A photographic image of dolls on a Christmas Tree in 1888 in Russell county, Kansas.

Dolls, popcorn on a string, and recycled Christmas cards supply the simple decorations on this 1888 Christmas tree. [Photographer: Unknown. Photo courtesy of the Kansas Historical Society.]

It's that time of year again! Christmas is less than a month away!

Do you put up a Christmas tree in your home? Or do you hang other decorations instead, such as wreaths or garlands?

If you put up a tree, do you prefer a freshly cut one? If so, do you make it a family outing to go and select one together?

Perhaps it was because we did not own a car when I was young that we needed all of us to go along to select the tree so that we could all help carry it home. While only two people were needed – one for the front end and one for the back – we rotated and took turns so that no one became overly tired. However, I enjoyed the cooperative spirit of selecting our tree together. Several pairs of eyes scanned each possibility for indications of disease or a crooked trunk.

On the other hand, your family may have decided to preserve real trees by using an artificial one each year. That was the choice my husband and I made for the health of our family decades ago. (For the story of how and why we arrived at that decision, please see our posting entitled, "Our Christmas Tree of Memories", from December 3, 2011.) In addition to saving trees, we have estimated that we may have saved $1,000 or more over the years by reusing the same tree.

A photographic image of Christmas children circa 1943.

In years past, it was safe to place a Christmas tree in front of a window so that others might share in the enjoyment of the decorated tree. [Photographer: Unknown. Circa 1943. Photo courtesy of the Kansas Historical Society.]

Once you have your tree, you must decide where will you place it. Will you put it in front of a window? Or are you concerned that potential thieves might see the presents under it and decide to rob your home?

If you tuck it in a corner of a room, you must be careful to decorate the back of the tree as well as the front. If you don't, the weight of the ornaments on the decorated side could cause the tree to topple over. That would be a disaster!

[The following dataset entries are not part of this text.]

Background: an optimization exercise with open tools, aiming at small area, a short achievable clock period and few clock cycles per item. Do not read the settings as production practice. RTL that was checked went through simulation tests only; none was proved equivalent to the original.

==> run D <==
==> flow/design.v (excerpt) <==
module dx_ecc (
    input  wire        clk,
    input  wire        rst,
    input  wire        in_valid,
    output wire        in_ready,
    input  wire        in_op,
    input  wire [63:0] in_data,
    input  wire [15:0] in_check,
    output reg         out_valid,
    output reg  [63:0] out_data,
    output reg  [15:0] out_check,
    output reg  [2:0]  out_status
);
    assign in_ready = 1'b1;
    function automatic [12:0] gf_pmul(input [6:0] a, input [6:0] b);
        integer i, j;
        begin
            gf_pmul = 13'd0;
            for (i = 0; i < 7; i = i + 1)
                for (j = 0; j < 7; j = j + 1)
                    gf_pmul[i + j] = gf_pmul[i + j] ^ (a[i] & b[j]);
        end
    endfunction
    function automatic [6:0] gf_mul(input [6:0] a, input [6:0] b);
        reg [12:0] p;
        integer i;
        begin
            p = 13'd0;
            for (i = 0; i < 7; i = i + 1)
                if (b[i]) p = p ^ ({6'd0, a} << i);
            for (i = 12; i >= 7; i = i - 1)
  ...
Settings: LEC_CHECK=0, CAP_MARGIN=20, CORE_MARGIN=2, CORE_UTILIZATION=60, CTS_BUF_LIST=sky130_fd_sc_hd__clkbuf_4 sky130_fd_sc_hd__clkbuf_8, SLEW_MARGIN=20; clock period 14.0 ns.
standard.sh (not shown) runs the stock make flow with config.mk's settings and CLKGATE_MAP_FILE= SYNTH_SCRIPT=/design/flow/synth_recipe.tcl, a recipe that flattens the netlist after the stock synthesis.
==> flow/flow/run.sh <==
#!/bin/bash
# Own flow: the standard layout (standard synthesis unchanged), with
#  - port buffers of sky130_fd_sc_hd__buf_2 instead of the automatically chosen cell;
set -euo pipefail
bash standard.sh \
  "SETUP_SLACK_MARGIN=${FLOW_SETUP_MARGIN:-9.7}" \
  "BUFFER_PORTS_ARGS=-buffer_cell sky130_fd_sc_hd__buf_2" \
  finish > standard_make.log 2>&1
==> run Z (differences from run D) <==
--- a/flow/design.v
+++ b/flow/design.v
@@ -110,15 +110,14 @@
     wire [63:0] d_0;
     reg  [63:0] d_1;
     reg  [63:0] d_2;
     wire [15:0] c_0;
     reg  [15:0] c_1;
     wire [6:0] s1_0;
     reg  [6:0] s1_1;
-    reg  [6:0] s1_2;
     wire [6:0] s3_0;
     reg  [6:0] s3_1;
     wire [0:0] q_0;
     reg  [0:0] q_1;
     wire [0:0] p1_0;
     reg  [0:0] p1_1;
     reg  [0:0] p1_2;
@@ -127,28 +126,29 @@
     reg  [0:0] s15_2;
     wire [14:0] cb_1;
     reg  [14:0] cb_2;
     wire [6:0] e_1;
     wire [6:0] i3_1;
     wire [6:0] z_1;
     reg  [6:0] z_2;
+    wire [6:0] s1g_1;
+    reg  [6:0] s1g_2;
     wire [0:0] t0_1;
     reg  [0:0] t0_2;
     wire [0:0] ez_1;
     reg  [0:0] ez_2;
     wire [0:0] szero_1;
     reg  [0:0] szero_2;
     wire [0:0] pz_1;
     reg  [0:0] pz_2;
     wire [6:0] x1_2;
     wire [6:0] x2_2;
     wire [0:0] in1_2;
     wire [0:0] in2_2;
     wire [0:0] s1z_2;
-    wire [0:0] corr_2;
     wire [0:0] keep_2;
     wire [0:0] e78_2;
     wire [2:0] st_2;
     wire [77:0] hit_2;
     wire [63:0] od_2;
     reg  [63:0] od_3;
     wire [14:0] oc_2;
@@ -160,14 +160,15 @@
     generate if (1) begin : g_in
         assign v_0 = in_valid;
         assign op_0 = in_op;
         assign d_0 = in_data;
         assign c_0 = in_check;
     end endgenerate
     generate if (1) begin : g_S
+        wire [13:0] cg = c_0[13:0] & {14{op_0}};
         wire [275:0] xt;
         assign xt[0] = d_0[10] ^ d_0[61];
         assign xt[1] = d_0[11] ^ d_0[62];
         assign xt[2] = d_0[3] ^ d_0[19];
         assign xt[3] = d_0[6] ^ d_0[58];
         assign xt[4] = d_0[9] ^ d_0[43];
         assign xt[5] = d_0[37] ^ d_0[38];
@@ -186,78 +187,78 @@
         assign xt[18] = d_0[26] ^ d_0[47];
         assign xt[19] = d_0[20] ^ xt[1];
         assign xt[20] = d_0[35] ^ xt[9];
         assign xt[21] = d_0[54] ^ xt[3];
         assign xt[22] = d_0[57] ^ xt[4];
         assign xt[23] = d_0[15] ^ d_0[18];
         assign xt[24] = d_0[34] ^ d_0[39];
-        assign xt[25] = d_0[48] ^ c_0[9];
+        assign xt[25] = d_0[48] ^ cg[9];
         assign xt[26] = d_0[55] ^ d_0[63];
         assign xt[27] = d_0[8] ^ xt[8];
         assign xt[28] = d_0[32] ^ xt[2];
         assign xt[29] = d_0[33] ^ xt[5];
-        assign xt[30] = c_0[7] ^ xt[10];
-        assign xt[31] = c_0[8] ^ xt[14];
+        assign xt[30] = cg[7] ^ xt[10];
+        assign xt[31] = cg[8] ^ xt[14];
         assign xt[32] = d_0[31] ^ xt[6];
         assign xt[33] = d_0[0] ^ d_0[22];
         assign xt[34] = d_0[21] ^ d_0[27];
-        assign xt[35] = d_0[40] ^ c_0[13];
+        assign xt[35] = d_0[40] ^ cg[13];
         assign xt[36] = d_0[28] ^ xt[12];
         assign xt[37] = d_0[29] ^ xt[24];
         assign xt[38] = d_0[49] ^ xt[17];
         assign xt[39] = d_0[51] ^ xt[7];
         assign xt[40] = d_0[56] ^ xt[11];
-        assign xt[41] = c_0[10] ^ xt[18];
+        assign xt[41] = cg[10] ^ xt[18];
         assign xt[42] = xt[16] ^ xt[26];
         assign xt[43] = d_0[30] ^ xt[22];
-        assign xt[44] = c_0[11] ^ xt[30];
+        assign xt[44] = cg[11] ^ xt[30];
         assign xt[45] = xt[13] ^ xt[29];
         assign xt[46] = xt[15] ^ xt[21];
         assign xt[47] = xt[20] ^ xt[27];
         assign xt[48] = d_0[50] ^ xt[23];
-        assign xt[49] = c_0[5] ^ xt[42];
-        assign xt[50] = c_0[12] ^ xt[31];
+        assign xt[49] = cg[5] ^ xt[42];
+        assign xt[50] = cg[12] ^ xt[31];
         assign xt[51] = xt[19] ^ xt[25];
-        assign xt[52] = c_0[6] ^ xt[47];
+        assign xt[52] = cg[6] ^ xt[47];
         assign xt[53] = xt[32] ^ xt[39];
         assign xt[54] = xt[33] ^ xt[46];
         assign xt[55] = xt[41] ^ xt[51];
-        assign xt[56] = c_0[4] ^ xt[35];
+        assign xt[56] = cg[4] ^ xt[35];
         assign xt[57] = d_0[58] ^ xt[28];
         assign xt[58] = d_0[63] ^ xt[38];
         assign xt[59] = xt[6] ^ xt[48];
         assign xt[60] = xt[34] ^ xt[37];
-        assign xt[61] = c_0[3] ^ xt[44];
+        assign xt[61] = cg[3] ^ xt[44];
         assign xt[62] = xt[1] ^ xt[43];
         assign xt[63] = xt[40] ^ xt[50];
         assign xt[64] = d_0[0] ^ d_0[48];
         assign xt[65] = d_0[4] ^ d_0[28];
         assign xt[66] = d_0[9] ^ d_0[23];
         assign xt[67] = d_0[11] ^ d_0[25];
         assign xt[68] = d_0[12] ^ d_0[15];
-        assign xt[69] = d_0[19] ^ c_0[7];
+        assign xt[69] = d_0[19] ^ cg[7];
         assign xt[70] = d_0[26] ^ d_0[59];
         assign xt[71] = d_0[32] ^ d_0[40];
         assign xt[72] = d_0[33] ^ d_0[61];
         assign xt[73] = d_0[41] ^ d_0[42];
         assign xt[74] = d_0[34] ^ xt[12];
         assign xt[75] = d_0[37] ^ xt[17];
         assign xt[76] = d_0[45] ^ xt[34];
         assign xt[77] = d_0[47] ^ xt[10];
         assign xt[78] = d_0[51] ^ xt[0];
-        assign xt[79] = c_0[0] ^ xt[7];
-        assign xt[80] = c_0[8] ^ xt[13];
-        assign xt[81] = c_0[9] ^ xt[67];
-        assign xt[82] = c_0[13] ^ xt[2];
+        assign xt[79] = cg[0] ^ xt[7];
+        assign xt[80] = cg[8] ^ xt[13];
+        assign xt[81] = cg[9] ^ xt[67];
+        assign xt[82] = cg[13] ^ xt[2];
         assign xt[83] = xt[4] ^ xt[73];
         assign xt[84] = xt[35] ^ xt[68];
         assign xt[85] = d_0[38] ^ xt[36];
-        assign xt[86] = c_0[1] ^ xt[36];
-        assign xt[87] = c_0[2] ^ xt[28];
-        assign xt[88] = c_0[4] ^ xt[19];
+        assign xt[86] = cg[1] ^ xt[36];
+        assign xt[87] = cg[2] ^ xt[28];
+        assign xt[88] = cg[4] ^ xt[19];
         assign xt[89] = xt[5] ^ xt[20];
         assign xt[90] = xt[11] ^ xt[79];
         assign xt[91] = xt[21] ^ xt[77];
         assign xt[92] = d_0[5] ^ xt[60];
         assign xt[93] = d_0[29] ^ xt[45];
         assign xt[94] = d_0[57] ^ xt[57];
         assign xt[95] = d_0[62] ^ xt[32];
@@ -291,54 +292,54 @@
         assign xt[123] = xt[50] ^ xt[58];
         assign xt[124] = xt[86] ^ xt[91];
         assign xt[125] = xt[122] ^ xt[93];
         assign xt[126] = xt[95] ^ xt[123];
         assign xt[127] = xt[124] ^ xt[125];
         assign xt[128] = xt[126] ^ xt[127];
         assign xt[129] = d_0[7] ^ d_0[16];
-        assign xt[130] = c_0[13] ^ xt[5];
+        assign xt[130] = cg[13] ^ xt[5];
         assign xt[131] = xt[8] ^ xt[11];
         assign xt[132] = xt[14] ^ xt[25];
         assign xt[133] = xt[26] ^ xt[129];
         assign xt[134] = xt[37] ^ xt[130];
         assign xt[135] = xt[131] ^ xt[132];
         assign xt[136] = xt[133] ^ xt[87];
         assign xt[137] = xt[134] ^ xt[135];
         assign xt[138] = xt[62] ^ xt[96];
         assign xt[139] = xt[136] ^ xt[137];
         assign xt[140] = xt[138] ^ xt[139];
         assign xt[141] = d_0[20] ^ d_0[49];
         assign xt[142] = d_0[55] ^ d_0[56];
-        assign xt[143] = c_0[10] ^ xt[8];
+        assign xt[143] = cg[10] ^ xt[8];
         assign xt[144] = xt[16] ^ xt[66];
         assign xt[145] = xt[70] ^ xt[141];
         assign xt[146] = xt[142] ^ xt[143];
         assign xt[147] = xt[144] ^ xt[145];
         assign xt[148] = xt[146] ^ xt[147];
         assign xt[149] = xt[61] ^ xt[94];
         assign xt[150] = xt[100] ^ xt[148];
         assign xt[151] = xt[105] ^ xt[149];
         assign xt[152] = xt[150] ^ xt[151];
         assign xt[153] = d_0[10] ^ d_0[14];
         assign xt[154] = d_0[43] ^ d_0[50];
         assign xt[155] = d_0[57] ^ d_0[60];
-        assign xt[156] = c_0[11] ^ xt[71];
+        assign xt[156] = cg[11] ^ xt[71];
         assign xt[157] = xt[153] ^ xt[154];
         assign xt[158] = xt[155] ^ xt[27];
         assign xt[159] = xt[29] ^ xt[156];
         assign xt[160] = xt[157] ^ xt[46];
         assign xt[161] = xt[88] ^ xt[158];
         assign xt[162] = xt[159] ^ xt[92];
         assign xt[163] = xt[160] ^ xt[161];
         assign xt[164] = xt[102] ^ xt[162];
         assign xt[165] = xt[163] ^ xt[164];
         assign xt[166] = d_0[3] ^ d_0[14];
         assign xt[167] = d_0[21] ^ d_0[22];
         assign xt[168] = d_0[35] ^ d_0[44];
-        assign xt[169] = c_0[12] ^ xt[3];
+        assign xt[169] = cg[12] ^ xt[3];
         assign xt[170] = xt[24] ^ xt[70];
         assign xt[171] = xt[72] ^ xt[166];
         assign xt[172] = xt[167] ^ xt[168];
         assign xt[173] = xt[39] ^ xt[81];
         assign xt[174] = xt[84] ^ xt[169];
         assign xt[175] = xt[170] ^ xt[171];
         assign xt[176] = xt[172] ^ xt[85];
@@ -350,15 +351,15 @@
         assign xt[182] = xt[37] ^ xt[40];
         assign xt[183] = xt[41] ^ xt[84];
         assign xt[184] = xt[181] ^ xt[182];
         assign xt[185] = xt[183] ^ xt[95];
         assign xt[186] = xt[184] ^ xt[103];
         assign xt[187] = xt[104] ^ xt[185];
         assign xt[188] = xt[186] ^ xt[187];
-        assign xt[189] = c_0[5] ^ xt[72];
+        assign xt[189] = cg[5] ^ xt[72];
         assign xt[190] = xt[28] ^ xt[30];
         assign xt[191] = xt[83] ^ xt[189];
         assign xt[192] = xt[90] ^ xt[190];
         assign xt[193] = xt[191] ^ xt[55];
         assign xt[194] = xt[192] ^ xt[106];
         assign xt[195] = xt[193] ^ xt[194];
         assign xt[196] = d_0[0] ^ d_0[17];
@@ -375,16 +376,16 @@
         assign xt[207] = xt[205] ^ xt[31];
         assign xt[208] = xt[82] ^ xt[206];
         assign xt[209] = xt[85] ^ xt[207];
         assign xt[210] = xt[208] ^ xt[92];
         assign xt[211] = xt[97] ^ xt[209];
         assign xt[212] = xt[108] ^ xt[210];
         assign xt[213] = xt[211] ^ xt[212];
-        assign xt[214] = d_0[52] ^ c_0[1];
-        assign xt[215] = c_0[6] ^ xt[33];
+        assign xt[214] = d_0[52] ^ cg[1];
+        assign xt[215] = cg[6] ^ xt[33];
         assign xt[216] = xt[66] ^ xt[214];
         assign xt[217] = xt[74] ^ xt[76];
         assign xt[218] = xt[81] ^ xt[215];
         assign xt[219] = xt[216] ^ xt[57];
         assign xt[220] = xt[217] ^ xt[218];
         assign xt[221] = xt[96] ^ xt[99];
         assign xt[222] = xt[101] ^ xt[219];
@@ -396,26 +397,26 @@
         assign xt[228] = xt[25] ^ xt[225];
         assign xt[229] = xt[226] ^ xt[31];
         assign xt[230] = xt[227] ^ xt[228];
         assign xt[231] = xt[229] ^ xt[230];
         assign xt[232] = xt[94] ^ xt[231];
         assign xt[233] = xt[232] ^ xt[109];
         assign xt[234] = d_0[2] ^ d_0[55];
-        assign xt[235] = c_0[3] ^ c_0[12];
+        assign xt[235] = cg[3] ^ cg[12];
         assign xt[236] = xt[7] ^ xt[69];
         assign xt[237] = xt[234] ^ xt[235];
         assign xt[238] = xt[56] ^ xt[74];
         assign xt[239] = xt[236] ^ xt[237];
         assign xt[240] = xt[59] ^ xt[89];
         assign xt[241] = xt[238] ^ xt[239];
         assign xt[242] = xt[62] ^ xt[240];
         assign xt[243] = xt[241] ^ xt[104];
         assign xt[244] = xt[242] ^ xt[243];
         assign xt[245] = d_0[22] ^ d_0[46];
-        assign xt[246] = d_0[53] ^ c_0[2];
+        assign xt[246] = d_0[53] ^ cg[2];
         assign xt[247] = xt[23] ^ xt[69];
         assign xt[248] = xt[245] ^ xt[246];
         assign xt[249] = xt[78] ^ xt[247];
         assign xt[250] = xt[248] ^ xt[249];
         assign xt[251] = xt[55] ^ xt[100];
         assign xt[252] = xt[250] ^ xt[102];
         assign xt[253] = xt[103] ^ xt[251];
@@ -426,15 +427,15 @@
         assign xt[258] = xt[255] ^ xt[19];
         assign xt[259] = xt[76] ^ xt[78];
         assign xt[260] = xt[256] ^ xt[257];
         assign xt[261] = xt[258] ^ xt[259];
         assign xt[262] = xt[260] ^ xt[93];
         assign xt[263] = xt[97] ^ xt[261];
         assign xt[264] = xt[262] ^ xt[263];
-        assign xt[265] = c_0[0] ^ c_0[14];
+        assign xt[265] = cg[0] ^ c_0[14];
         assign xt[266] = xt[265] ^ xt[48];
         assign xt[267] = xt[45] ^ xt[60];
         assign xt[268] = xt[86] ^ xt[87];
         assign xt[269] = xt[266] ^ xt[63];
         assign xt[270] = xt[98] ^ xt[267];
         assign xt[271] = xt[268] ^ xt[106];
         assign xt[272] = xt[108] ^ xt[269];
@@ -513,49 +514,49 @@
         assign rd[7] = xr[29];
         assign rd[8] = xr[31];
         assign rd[9] = xr[32];
         assign rd[10] = xr[34];
         assign rd[11] = xr[37];
         assign rd[12] = xr[38];
         assign rd[13] = xr[40];
-        assign cb_1 = op_1 ? c_1[14:0] : {q_1, rd ^ c_1[13:0]};
+        assign cb_1 = op_1 ? c_1[14:0] : {q_1, rd};
     end endgenerate
     generate if (1) begin : g_E
         assign e_1 = gf_mul(s1_1, gf_sq(s1_1)) ^ s3_1;
         assign i3_1 = gf_inv3(s1_1);
     end endgenerate
     generate if (1) begin : g_K
+        assign s1g_1 = s1_1 & {7{op_1}};
         wire [12:0] kp = gf_pmul(s3_1, i3_1);
         assign z_1 = gf_ht13(kp);
         assign t0_1 = ^(kp & 13'h0881);
         assign ez_1 = (e_1 == 7'd0);
         assign szero_1 = (s1_1 == 7'd0) && (e_1 == 7'd0);
         wire [6:0] ts1 = s1_1 ^ 7'h40;
         wire tz = (ts1 == 7'd0) && (e_1 == 7'h12);
         wire ts = in_set(ts1) && (e_1 == (pois_lin(s1_1) ^ 7'h12));
         wire [1:0] tp = {s15_1, p1_1} ^ 2'd2;
         assign pz_1 = (tz && (tp != 2'd3)) || (ts && (tp == 2'd1));
     end endgenerate
     generate if (1) begin : g_X
-        assign x1_2 = gf_mul(s1_2, z_2);
-        assign x2_2 = x1_2 ^ s1_2;
+        assign x1_2 = gf_mul(s1g_2, z_2);
+        assign x2_2 = x1_2 ^ s1g_2;
         assign in1_2 = in_set(x1_2);
         assign in2_2 = in_set(x2_2);
-        assign s1z_2 = (s1_2 == 7'd0);
+        assign s1z_2 = (s1g_2 == 7'd0);
     end endgenerate
     generate if (1) begin : g_st
         wire ok1 = !s1z_2 && ez_2 && in2_2;
         wire ok2 = !s1z_2 && !ez_2 && t0_2 && in1_2 && in2_2;
         wire one = (ok1 && p1_2 && !s15_2) || (szero_2 && (p1_2 ^ s15_2));
         wire two = (ok2 && !p1_2 && !s15_2) || (ok1 && (p1_2 == s15_2)) || (szero_2 && p1_2 && s15_2);
         wire clean = szero_2 && !p1_2 && !s15_2;
         assign st_2 = !op_2 || clean ? 3'd0 : one ? 3'd1 : two ? 3'd2 : pz_2 ? 3'd3 : 3'd4;
-        assign corr_2 = op_2 && (one || two);
         assign keep_2 = !op_2 || clean || one || two;
-        assign e78_2 = p1_2 ^ (ez_2 && !szero_2);
+        assign e78_2 = op_2 && (p1_2 ^ (ez_2 && !szero_2));
     end endgenerate
     generate if (1) begin : g_hit
         assign hit_2[0] = (x1_2 == 7'h01) || (x2_2 == 7'h01);
         assign hit_2[1] = (x1_2 == 7'h02) || (x2_2 == 7'h02);
         assign hit_2[2] = (x1_2 == 7'h04) || (x2_2 == 7'h04);
         assign hit_2[3] = (x1_2 == 7'h08) || (x2_2 == 7'h08);
         assign hit_2[4] = (x1_2 == 7'h10) || (x2_2 == 7'h10);
@@ -630,37 +631,37 @@
         assign hit_2[73] = (x1_2 == 7'h7d) || (x2_2 == 7'h7d);
         assign hit_2[74] = (x1_2 == 7'h73) || (x2_2 == 7'h73);
         assign hit_2[75] = (x1_2 == 7'h6f) || (x2_2 == 7'h6f);
         assign hit_2[76] = (x1_2 == 7'h57) || (x2_2 == 7'h57);
         assign hit_2[77] = (x1_2 == 7'h27) || (x2_2 == 7'h27);
     end endgenerate
     generate if (1) begin : g_out
-        assign od_2 = {64{keep_2}} & (d_2 ^ ({64{corr_2}} & hit_2[77:14]));
-        assign oc_2 = {15{keep_2}} & (cb_2 ^ ({15{corr_2}} & {e78_2, hit_2[13:0]}));
+        assign od_2 = {64{keep_2}} & (d_2 ^ hit_2[77:14]);
+        assign oc_2 = {15{keep_2}} & (cb_2 ^ {e78_2, hit_2[13:0]});
         assign ost_2 = st_2;
         assign ov_2 = v_2;
     end endgenerate
     always @(posedge clk) begin
         v_1 <= rst ? 1'b0 : v_0;
         v_2 <= rst ? 1'b0 : v_1;
         op_1 <= op_0;
         op_2 <= op_1;
         d_1 <= d_0;
         d_2 <= d_1;
         c_1 <= c_0;
         s1_1 <= s1_0;
-        s1_2 <= s1_1;
         s3_1 <= s3_0;
         q_1 <= q_0;
         p1_1 <= p1_0;
         p1_2 <= p1_1;
         s15_1 <= s15_0;
         s15_2 <= s15_1;
         cb_2 <= cb_1;
         z_2 <= z_1;
+        s1g_2 <= s1g_1;
         t0_2 <= t0_1;
         ez_2 <= ez_1;
         szero_2 <= szero_1;
         pz_2 <= pz_1;
         od_3 <= od_2;
         oc_3 <= oc_2;
         ost_3 <= ost_2;
==> flow/flow/run.sh (replaced) <==
#!/bin/bash
# Own flow: the standard layout (standard synthesis unchanged), with
#  - port buffers of sky130_fd_sc_hd__buf_2 instead of the automatically chosen cell;
set -euo pipefail
bash standard.sh \
  "SETUP_SLACK_MARGIN=${FLOW_SETUP_MARGIN:-9.5}" \
  "BUFFER_PORTS_ARGS=-buffer_cell sky130_fd_sc_hd__buf_2" \
  finish > standard_make.log 2>&1
- CORE_UTILIZATION: 60 -> 68
- CTS_CLUSTER_DIAMETER: default -> 80
- CTS_CLUSTER_SIZE: default -> 16
==> notes <==
Of run D and run Z, run D has the higher maximum frequency (gap about 3.7%, measured against run Z).
In run Z the synthesized cell count is smaller than in run D, by 6.1%.
Against run D, the global-route usage of run Z is higher by 2.7 points.
Non-clock buffer count: run Z is lower than run D (50).
First-iteration DRC count: run D is higher than run Z (9.5%).
Against run D, the hold slack of run Z is better by 0.024 ns.
Between run D and run Z, the lower cell area is in run Z (gap 16%, measured against run Z).
Testbench counts of run Z, summed over its fixed seeds: cycles 12,024, items 12,000.
The RTL of run D was laid out without a check of its function.

==> what the ideal ports hide <==
The flow's constraints put no driver on any port. The routed layouts listed below were extracted and timed again, unchanged, in two steps.
Step 1 assumes that a clkbuf_16 drives the clock port and a buf_2 every other input.
Step 2 also shifts input and output timing later by t, the mid clock arrival at the registers, as if the neighbouring blocks saw the same clock.
a / b / c = ideal ports / drivers / drivers and shift; a / b = the first two.
run	shift t [ns]	setup WS [ns]	worst setup path after step 2	worst slew at a driven data input, ns	pins driven straight from the clock port
run D	0.588	9.646 / 9.646 / 9.174	input to register	0.05	1
run Z	0.600	9.483 / 9.483 / 9.036	input to register	0.06	1
After both steps setup and hold are still met in every run listed. The setup slack of run D, which loses most, moves by 0.000 ns with the drivers and by -0.472 ns with both steps.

After you have selected the location and before you add ornaments, you may decide you want to add electric lights to your tree.

A 1959 photographic image of a Christmas tree with electric lights.

The addition of electric lights to a Christmas tree is a tradition that has been around for many years, as we see in this photo from 1959. [Photographer: Unknown. Photo courtesy of the Kansas Historical Society.]

Putting lights on your tree may already be a tradition for your family. For many years, we didn't have lights on our tree because of the difficulty of untangling the strings of lights each year. Although we added colored lights to our tree years ago, newer artificial trees now come with lights already attached to the branches. That means no more strings of lights – unless you have a freshly cut tree.

I like electric lights on a Christmas tree because they remind me of John 8:12, "Then Jesus spoke to them again, saying, "I am the light of the world. He who follows Me shall not walk in darkness, but have the light of life." (New King James Version)

When we believe that Jesus is the Son of God, we reflect His light to a dark world. Morris and I pray that you will be that reflection this Christmas.


John 8:12 "Then Jesus spoke to them again, saying, "I am the light of the world. He who follows Me shall not walk in darkness, but have the light of life." (New King James Version)

Juan 8:12 "Otra vez Jesús les habló, diciendo: Yo soy la luz del mundo; el que me sigue, no andará en tinieblas, sino que tendrá la luz de la vida." (Reina-Valera 1960)

A photographic image of a late autumn sunrise from our front yard.

The Light of the world is Jesus. [Photographer: Mary Hunt Webb.]